Como não falavam nenhum outro idioma ( o pai arranhava um
francês de rendez vous) eles apelaram para a língua
do "p".
Talvez não saibam o que seja isso. É uma espécie
de código primário, fala-se cada palavra repetindo
cada sílaba com um "p" intercalado. Exemplo: Ivo
viu a uva. Tradução na língua do "p":
Ipivopo viu piu apa upuvapa. Outro exemplo: Como vai, idiota? Tradução:
Copomopo vai pai ipidipiopotapa?
Bem, naquela idade eu não podia imaginar que os adultos fossem
capazes de tamanha barbaridade. Fiquei pasmo, vendo o pai vomitando
aquelas sílabas cabalísticas, com um jeito sacana
de quem estava sendo esperto demais.
A verdade é que esqueci aquele tipo de linguagem, mais tarde
aprendi a usá-la, como extravagância, pois todo mundo
compreendia aquele código primário, boçal.
Mas veio a era a informática, códigos em toda parte,
acessos, portais, sites, ícones, o diabo. É fácil
criar uma linguagem secreta e inútil para dizer o que não
precisa ser dito. Afinal, os códigos foram feitos para a
espionagem, para a guerra, para a polícia ou para os criminosos.

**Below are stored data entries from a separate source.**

### src/rtl/uart_fifo_pkg.sv
package uart_fifo_pkg;

    localparam int BYTE_W = 8;

    // Line-control bit positions
    localparam int LC_POP_BIT   = 16;
    localparam int LC_RXRST_BIT = 17;
    localparam int LC_TXRST_BIT = 18;
    localparam int LC_8BIT_BIT  = 24;
    localparam int LC_2STOP_BIT = 26;
    localparam int LC_PAREN_BIT = 27;
    localparam int LC_PAREV_BIT = 28;
    localparam int LC_BRK_BIT   = 30;

    // Data-port field positions
    localparam int DP_RXCNT_LSB = 8;
    localparam int DP_PAR_BIT   = 13;
    localparam int DP_FRM_BIT   = 14;
    localparam int DP_BRK_BIT   = 15;
    localparam int DP_TXCNT_LSB = 16;
    localparam int DP_CNT_W     = 5;

    typedef enum logic [1:0] {
        FS_EMPTY   = 2'd0,
        FS_PARTIAL = 2'd1,
        FS_FULL    = 2'd2
    } fill_state_e;

    typedef struct packed {
        logic              brk;
        logic              frm;
        logic              par;
        logic [BYTE_W-1:0] data;
    } rx_entry_t;

    typedef struct packed {
        logic tx_break;
        logic par_even;
        logic par_en;
        logic two_stop;
        logic eight_bit;
    } line_cfg_t;

endpackage

### src/rtl/uart_byte_fifo.sv
module uart_byte_fifo
    import uart_fifo_pkg::*;
#(
    parameter int WIDTH = 8,
    parameter int DEPTH = 16
) (
    input  logic                           clk,
    input  logic                           rst_n,
    input  logic                           flush,
    input  logic                           push,
    input  logic [WIDTH-1:0]               push_data,
    input  logic                           pop,
    output logic [WIDTH-1:0]               head,
    output logic [$clog2(DEPTH+1)-1:0]     count,
    output logic                           empty,
    output logic                           full
);

    localparam int AW = $clog2(DEPTH);
    localparam int CW = $clog2(DEPTH+1);

    fill_state_e     state, state_nxt;
    logic [CW-1:0]   cnt_q, cnt_nxt;
    logic [AW-1:0]   wr_ptr, rd_ptr, wr_nxt, rd_nxt;
    logic [WIDTH-1:0] mem [DEPTH];
    logic            do_push, do_pop;

    assign do_push = push && (state != FS_FULL) && !flush;
    assign do_pop  = pop  && (state != FS_EMPTY) && !flush;

    assign wr_nxt = (wr_ptr == AW'(DEPTH-1)) ? '0 : wr_ptr + 1'b1;
    assign rd_nxt = (rd_ptr == AW'(DEPTH-1)) ? '0 : rd_ptr + 1'b1;

    always_comb begin
        if (flush) cnt_nxt = '0;
        else       cnt_nxt = cnt_q + CW'(do_push) - CW'(do_pop);
    end

    // Fill-state transitions
    always_comb begin
        state_nxt = state;
        unique case (state)
            FS_EMPTY: begin
                if (do_push) state_nxt = FS_PARTIAL;
            end
            FS_PARTIAL: begin
                if (flush)
                    state_nxt = FS_EMPTY;
                else if (do_push && !do_pop && cnt_q == CW'(DEPTH-1))
                    state_nxt = FS_FULL;
                else if (do_pop && !do_push && cnt_q == CW'(1))
                    state_nxt = FS_EMPTY;
            end
            FS_FULL: begin
                if (flush)       state_nxt = FS_EMPTY;
                else if (do_pop) state_nxt = FS_PARTIAL;
            end
            default: state_nxt = FS_EMPTY;
        endcase
    end

    // State register
    always_ff @(posedge clk) begin
        if (!rst_n) begin
            state  <= FS_EMPTY;
            cnt_q  <= '0;
            wr_ptr <= '0;
            rd_ptr <= '0;
        end else begin
            state <= state_nxt;
            cnt_q <= cnt_nxt;
            if (flush) begin
                wr_ptr <= '0;
                rd_ptr <= '0;
            end else begin
                if (do_push) wr_ptr <= wr_nxt;
                if (do_pop)  rd_ptr <= rd_nxt;
            end
        end
    end

    always_ff @(posedge clk) begin
        if (do_push) mem[wr_ptr] <= push_data;
    end

    // Outputs
    always_comb begin
        empty = (state == FS_EMPTY);
        full  = (state == FS_FULL);
        count = cnt_q;
        head  = mem[rd_ptr];
    end

endmodule

### src/rtl/uart_line_ctrl.sv
module uart_line_ctrl
    import uart_fifo_pkg::*;
(
    input  logic        clk,
    input  logic        rst_n,
    input  logic        wr_en,
    input  logic [31:0] wdata,
    output line_cfg_t   cfg,
    output logic [31:0] cfg_word,
    output logic        pop_stb,
    output logic        rx_flush_stb,
    output logic        tx_flush_stb
);

    line_cfg_t cfg_q;
    logic      unused_wbits;

    assign unused_wbits = ^{wdata[15:0], wdata[23:19], wdata[25], wdata[29], wdata[31]};

    always_ff @(posedge clk) begin
        if (!rst_n) begin
            cfg_q <= '0;
        end else if (wr_en) begin
            cfg_q.eight_bit <= wdata[LC_8BIT_BIT];
            cfg_q.two_stop  <= wdata[LC_2STOP_BIT];
            cfg_q.par_en    <= wdata[LC_PAREN_BIT];
            cfg_q.par_even  <= wdata[LC_PAREV_BIT];
            cfg_q.tx_break  <= wdata[LC_BRK_BIT];
        end
    end

    // Strobes act in the write cycle and are never stored
    always_comb begin
        pop_stb      = wr_en && wdata[LC_POP_BIT];
        rx_flush_stb = wr_en && wdata[LC_RXRST_BIT];
        tx_flush_stb = wr_en && wdata[LC_TXRST_BIT];
        cfg          = cfg_q;
        cfg_word     = '0;
        cfg_word[LC_8BIT_BIT]  = cfg_q.eight_bit;
        cfg_word[LC_2STOP_BIT] = cfg_q.two_stop;
        cfg_word[LC_PAREN_BIT] = cfg_q.par_en;
        cfg_word[LC_PAREV_BIT] = cfg_q.par_even;
        cfg_word[LC_BRK_BIT]   = cfg_q.tx_break;
    end

endmodule

### src/rtl/uart_reg_readback.sv
module uart_reg_readback
    import uart_fifo_pkg::*;
#(
    parameter int DEPTH    = 16,
    parameter int ADDR_W   = 4,
    parameter int CTRL_OFS = 0,
    parameter int DATA_OFS = 1
) (
    input  logic [ADDR_W-1:0]          addr,
    input  rx_entry_t                  rx_head,
    input  logic                       rx_empty,
    input  logic [$clog2(DEPTH+1)-1:0] rx_count,
    input  logic [$clog2(DEPTH+1)-1:0] tx_count,
    input  logic [31:0]                cfg_word,
    output logic [31:0]                rdata
);

    rx_entry_t shown;

    always_comb begin
        shown = rx_empty ? '0 : rx_head;
        if (shown.brk) begin
            shown.frm = 1'b0;
            shown.par = 1'b0;
        end
    end

    always_comb begin
        rdata = '0;
        if (addr == ADDR_W'(DATA_OFS)) begin
            rdata[BYTE_W-1:0] = shown.data;
            rdata[DP_RXCNT_LSB +: DP_CNT_W] = DP_CNT_W'(rx_count);
            rdata[DP_PAR_BIT] = shown.par;
            rdata[DP_FRM_BIT] = shown.frm;
            rdata[DP_BRK_BIT] = shown.brk;
            rdata[DP_TXCNT_LSB +: DP_CNT_W] = DP_CNT_W'(tx_count);
        end else if (addr == ADDR_W'(CTRL_OFS)) begin
            rdata = cfg_word;
        end
    end

endmodule

### src/rtl/uart_fifo_regs.sv
module uart_fifo_regs
    import uart_fifo_pkg::*;
#(
    parameter int DEPTH    = 16,
    parameter int ADDR_W   = 4,
    parameter int CTRL_OFS = 0,
    parameter int DATA_OFS = 1
) (
    input  logic              clk,
    input  logic              rst_n,
    input  logic              bus_sel,
    input  logic              bus_we,
    input  logic [ADDR_W-1:0] bus_addr,
    input  logic [31:0]       bus_wdata,
    output logic [31:0]       bus_rdata,
    input  logic              rx_push,
    input  logic [7:0]        rx_byte,
    input  logic              rx_par_err,
    input  logic              rx_frm_err,
    input  logic              rx_brk,
    output logic              rx_overrun,
    output logic              tx_avail,
    output logic [7:0]        tx_byte,
    input  logic              tx_take,
    output logic              cfg_eight_bit,
    output logic              cfg_two_stop,
    output logic              cfg_par_en,
    output logic              cfg_par_even,
    output logic              cfg_tx_break
);

    localparam int CW      = $clog2(DEPTH+1);
    localparam int ENTRY_W = $bits(rx_entry_t);

    logic          ctrl_wr, data_wr;
    line_cfg_t     cfg;
    logic [31:0]   cfg_word;
    logic          pop_stb, rx_flush, tx_flush;
    rx_entry_t     rx_in, rx_head;
    logic [CW-1:0] rx_count, tx_count;
    logic          rx_empty, rx_full, tx_empty, tx_full;
    logic          overrun_q;
    logic          unused_txfull;

    assign ctrl_wr = bus_sel && bus_we && (bus_addr == ADDR_W'(CTRL_OFS));
    assign data_wr = bus_sel && bus_we && (bus_addr == ADDR_W'(DATA_OFS));
    assign unused_txfull = tx_full;

    assign rx_in = '{brk: rx_brk, frm: rx_frm_err, par: rx_par_err, data: rx_byte};

    uart_line_ctrl u_lcr (
        .clk          (clk),
        .rst_n        (rst_n),
        .wr_en        (ctrl_wr),
        .wdata        (bus_wdata),
        .cfg          (cfg),
        .cfg_word     (cfg_word),
        .pop_stb      (pop_stb),
        .rx_flush_stb (rx_flush),
        .tx_flush_stb (tx_flush)
    );

    uart_byte_fifo #(.WIDTH(ENTRY_W), .DEPTH(DEPTH)) u_rxq (
        .clk       (clk),
        .rst_n     (rst_n),
        .flush     (rx_flush),
        .push      (rx_push),
        .push_data (rx_in),
        .pop       (pop_stb),
        .head      (rx_head),
        .count     (rx_count),
        .empty     (rx_empty),
        .full      (rx_full)
    );

    uart_byte_fifo #(.WIDTH(BYTE_W), .DEPTH(DEPTH)) u_txq (
        .clk       (clk),
        .rst_n     (rst_n),
        .flush     (tx_flush),
        .push      (data_wr),
        .push_data (bus_wdata[BYTE_W-1:0]),
        .pop       (tx_take),
        .head      (tx_byte),
        .count     (tx_count),
        .empty     (tx_empty),
        .full      (tx_full)
    );

    uart_reg_readback #(
        .DEPTH(DEPTH), .ADDR_W(ADDR_W), .CTRL_OFS(CTRL_OFS), .DATA_OFS(DATA_OFS)
    ) u_rb (
        .addr     (bus_addr),
        .rx_head  (rx_head),
        .rx_empty (rx_empty),
        .rx_count (rx_count),
        .tx_count (tx_count),
        .cfg_word (cfg_word),
        .rdata    (bus_rdata)
    );

    always_ff @(posedge clk) begin
        if (!rst_n) overrun_q <= 1'b0;
        else        overrun_q <= rx_push && rx_full && !rx_flush;
    end

    always_comb begin
        rx_overrun    = overrun_q;
        tx_avail      = !tx_empty;
        cfg_eight_bit = cfg.eight_bit;
        cfg_two_stop  = cfg.two_stop;
        cfg_par_en    = cfg.par_en;
        cfg_par_even  = cfg.par_even;
        cfg_tx_break  = cfg.tx_break;
    end

endmodule

### config.mk
export PLATFORM = sky130hd
export DESIGN_NAME = uart_fifo_regs
export DESIGN_NICKNAME = d
export VERILOG_FILES = /design/src/rtl/uart_fifo_pkg.sv /design/src/rtl/uart_byte_fifo.sv /design/src/rtl/uart_line_ctrl.sv /design/src/rtl/uart_reg_readback.sv /design/src/rtl/uart_fifo_regs.sv
export SDC_FILE = /design/constraint.sdc
export NUM_CORES = 1
export LEC_CHECK = 0
export ABC_AREA = 1
export BUFFER_PORTS_ARGS = -buffer_cell sky130_fd_sc_hd__buf_2
export CAP_MARGIN = 40
export CORE_ASPECT_RATIO = 0.6
export CORE_MARGIN = 5
export CORE_UTILIZATION = 50
export CTS_BUF_LIST = sky130_fd_sc_hd__clkbuf_4 sky130_fd_sc_hd__clkbuf_8 sky130_fd_sc_hd__clkbuf_16
export CTS_CLUSTER_DIAMETER = 150
export DETAILED_ROUTE_END_ITERATION = 8
export PLACE_DENSITY = 0.78
export SYNTH_ARGS = -nofsm -noshare
export SYNTH_HDL_FRONTEND = slang
export SYNTH_HIERARCHICAL = 1
export SYNTH_SLANG_ARGS = --single-unit
### constraint.sdc
create_clock -name clk -period 5.7 [get_ports clk]
set_input_delay 0.285 -clock clk [delete_from_list [all_inputs] [get_ports clk]]
set_output_delay 0.285 -clock clk [all_outputs]
set_load 0.01 [all_outputs]
==> results.json <==
{
  "ios": 100,
  "maxCapViolations": 0,
  "clk_path_buf_depth": 3,
  "overflow": 0,
  "ys_seq_area_share_pct": 64.3,
  "crit_path_start_kind": "register",
  "cp_slowest_stage_delay_ns": 0.54,
  "synth-seq-cells": 348,
  "pwr-share-clk_pct": 39.1,
  "place_congestion": 0.873,
  "ctsResizeCount": 0,
  "worstPathMaxFanout": 42,
  "final-max-slew-violation-count": 0,
  "clkTransAtPathRegs_ns": 0.07,
  "port_buffers": 77,
  "layout_commonest_cell": "nand2_1",
  "std_cell_rows": 50,
  "cts.sinks": 348,
  "switching_share_pct": 23.6,
  "placed_area_um2": 16200,
  "viasPerCell": 5.32,
  "nNetsFinal": 1699,
  "grt_pass1_wl_um": 56900,
  "multiInputGateArea_um2": 4590,
  "powerDensity_nw_per_um2": 315,
  "fin_worst_skew_ns": 0.0105,
  "synth_warnings": 6,
  "final_cell_mix": "457 x nand2_1, 304 x edfxtp_1, 191 x nor2_1, 154 x nand3_1, 104 x inv_1",
  "cp.required_ns": 5.41,
  "cp.arrival_ns": 3.18,
  "final_cell_area_um2": 17400,
  "comb_power_share_pct": 8.8,
  "timing.final.crit_share_pct": 60.8,
  "dieHeight_um": 147,
  "setup_viol": 0,
  "clockRootBuffer": "clkbuf_16",
  "grt_pass1_vias": 10500,
  "slew_headroom_pct": 39.5,
  "finalHoldViolCount": 0,
  "antenna_found_initial": 0,
  "slowest_stage": "buf_4",
  "die_w_um": 238,
  "ant_nets": 0,
  "syn_area_per_cell_um2": 10.1,
  "fillers": 2551,
  "stdcell_count": 2058,
  "drt-initial-drc-count": 1301,
  "vdd_ir_drop_max_mv": 0.265,
  "status": "completed",
  "synthCells": 1544,
  "pre_cts_ws_ns": 2.46,
  "clock_latency_ns": 0.56,
  "wl_per_cell_um": 17.5,
  "seqPwrFrac_pct": 52.1,
  "design.core.area_um2": 31000,
  "die_area_um2": 34900,
  "dp.cells": 1995,
  "setup_tns_ns": 0,
  "htreeDepth": 1,
  "leakagePower_uw": 0.00690,
  "switchingPower_uw": 1290,
  "drive_gt1_share_pct": 11.6,
  "worst_setup_path_end_kind": "output port",
  "wl_um": 36000,
  "cts_buffers": 31,
  "timing.critical_path.mode_cell": "nand2_1",
  "finalWorstSetupSlack_ns": 2.23,
  "crit_chain": "buf_4, inv_2, buf_4, nor2_1, o21ai_0, nand3_1, nand3_1, nand2_1, inv_1, nand2_1, nor2_1, nand2_1, nand2_1, buf_2",
  "mappedNetlistArea_um2": 15600,
  "dr.pass1.iters": 5,
  "internal_power_uw": 4180,
  "area_growth_pct": 11.4,
  "diodes": 0,
  "rsz0062_at_grt": "no",
  "drcViolationCount": 0,
  "cts_tree": "yes",
  "grt_usage_pct": 20.4,
  "dp_hpwl_um": 23500,
  "worstHoldPathType": "in -> reg",
  "start_util_pct": 50.3,
  "num_vias": 10900,
  "final.min_clock_period_ns": 3.47,
  "yosysUniqueCellTypes": 32,
  "grt_start_max_net_pins": 76,
  "worstMarginPinSlew_ns": 0.904,
  "fmax_mhz": 288,
  "worstSetupPathType": "reg -> out",
  "seq_area_um2": 10000
}
-- path summary, 6_finish.rpt --
path / start / endpoint / slack, ns / cells past startpoint
hold / removal: rst_n / u_lcr/cfg[0]$_SDFFE_PN0P_ / 0.03 / 3
setup reg to reg: u_rxq/state[0]$_SDFFE_PN0P_ / u_rxq/count[4]$_SDFF_PP0_ / 3.37 / 10
setup / recovery: register / bus_rdata[13] / 2.23 / 14
hold reg to reg: u_lcr/cfg[3]$_SDFFE_PN0P_ / u_lcr/cfg[3]$_SDFFE_PN0P_ / 0.50 / 2
-- cell families after synthesis --
family,synth area share [%]
AO/OA/AOI/OAI,3.95
XOR/XNOR,0.337
adder cells (fa/ha/maj),2.35
buffers and inverters,6.92
flip-flops,64.3
other,0.0241
AND/OR/NAND/NOR,22.2
-- repair_timing --
item                      in CTS  in global routing
hold buffers                   6                  0
buffers inserted               0                  0
hold endpoints to repair       6                  0
-- cells in the mapped netlist (all sizes together) --
master	count	area (um2)
inv	113	424
conb	1	3.75
nor3	9	45.0
clkbuf	17	67.6
nand3	157	816
dfxtp	44	881
fa	2	40.0
o21bai	2	15.0
or2	1	6.26
nand4	2	12.5
ha	26	325
and2	2	12.5
xor2	2	17.5
nand3b	2	15.0
xnor2	4	35.0
nand2	460	1730
o211ai	22	165
o21ai	64	320
a21oi	23	115
nor2	206	811
edfxtp	304	9130
buf	81	586
-- registers in the layout, summed over array words and instances, names as in the netlist, named ones only --
register      flops
rx_overrun        1
u_rxq/wr_ptr      4
u_rxq/state       2
u_rxq/rd_ptr      4
u_rxq/mem       176
u_txq/mem       128
u_lcr/cfg         5
u_txq/wr_ptr      4
u_txq/state       2
u_txq/rd_ptr      4
u_rxq/count       5
u_txq/count       5
-- critical path, delay by kind of cell (launching register included) --
family / cells / cell delay [ns]
AO/OA/AOI/OAI: 1 / 0.10
buffers and inverters: 5 / 1.43
flip-flops: 1 / 0.30
AND/OR/NAND/NOR: 8 / 0.76
-- power by group through the flow --
stage	combinational [uW]	clock [uW]	sequential, uW
5_1_grt	551	2290	2850
3_5_place_dp	473	0	2910
4_1_cts	479	2180	2850
6_report	484	2140	2850
2_1_floorplan	342	0	2900
3_3_place_gp	445	0	2900
-- area by class of cell --
type | instances | area share [%]
inverter | 113 | 2.44
clock buffer | 35 | 4.85
tap | 416 | 3.00
clock inverter | 22 | 1.18
timing repair buffer | 113 | 4.37
multi-input combinational | 1011 | 26.4
sequential | 348 | 57.7
-- through the flow --
| step | hold slack (ns) | utilization, % | power, uW |
|---|---|---|---|
| 2_1_floorplan | 0.384 | - | 3240 |
| 4_1_cts | 0.000792 | 56.0 | 5510 |
| 3_5_place_dp | 0.487 | 52.5 | 3380 |
| 3_3_place_gp | 0.477 | 51.8 | 3350 |
| 5_1_grt | 0.0277 | 56.0 | 5690 |
| 6_report | 0.0324 | 56.0 | 5470 |
-- layer usage --
metal / wire (um) / vias to the layer above / global-route usage (%)
li1: - / 5220 / -
met1: 16400 / 5176 / 31.8
met2: 15600 / 485 / 30.0
met3: 3400 / 59 / 3.98
met4: 645 / 0 / 4.15
met5: 0 / - / 0
No activity file was read; power rests on OpenSTA's default activity.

Outro dia, recebi uma mensagem cifrada, não na língua
do "p" mas numa salada alfanumérica, fhr5 tdeg8jd2
K7mhd3jh, coisas assim. Com uma advertência ao final, em linguagem
comum: "imprima esta mensagem e a guarde até receber
o código por via postal."
Uma semana depois veio realmete o código. Deu um trabalhão
decifrá-lo. E obtive a mais inútil das informações:
"Cuidado com a loura, de olhos verdes, que vai aparecer na
sua vida. Ela é Satã em forma de mulher. Vai perder
a sua alma e desgraçar o seu corpo."
A mensagem cifrada fez o efeito contrário. Todos os dias,
agora, espero pela loura de olhos verdes que vai perder minha alma
e desgraçar o meu corpo já desgraçado sem ela.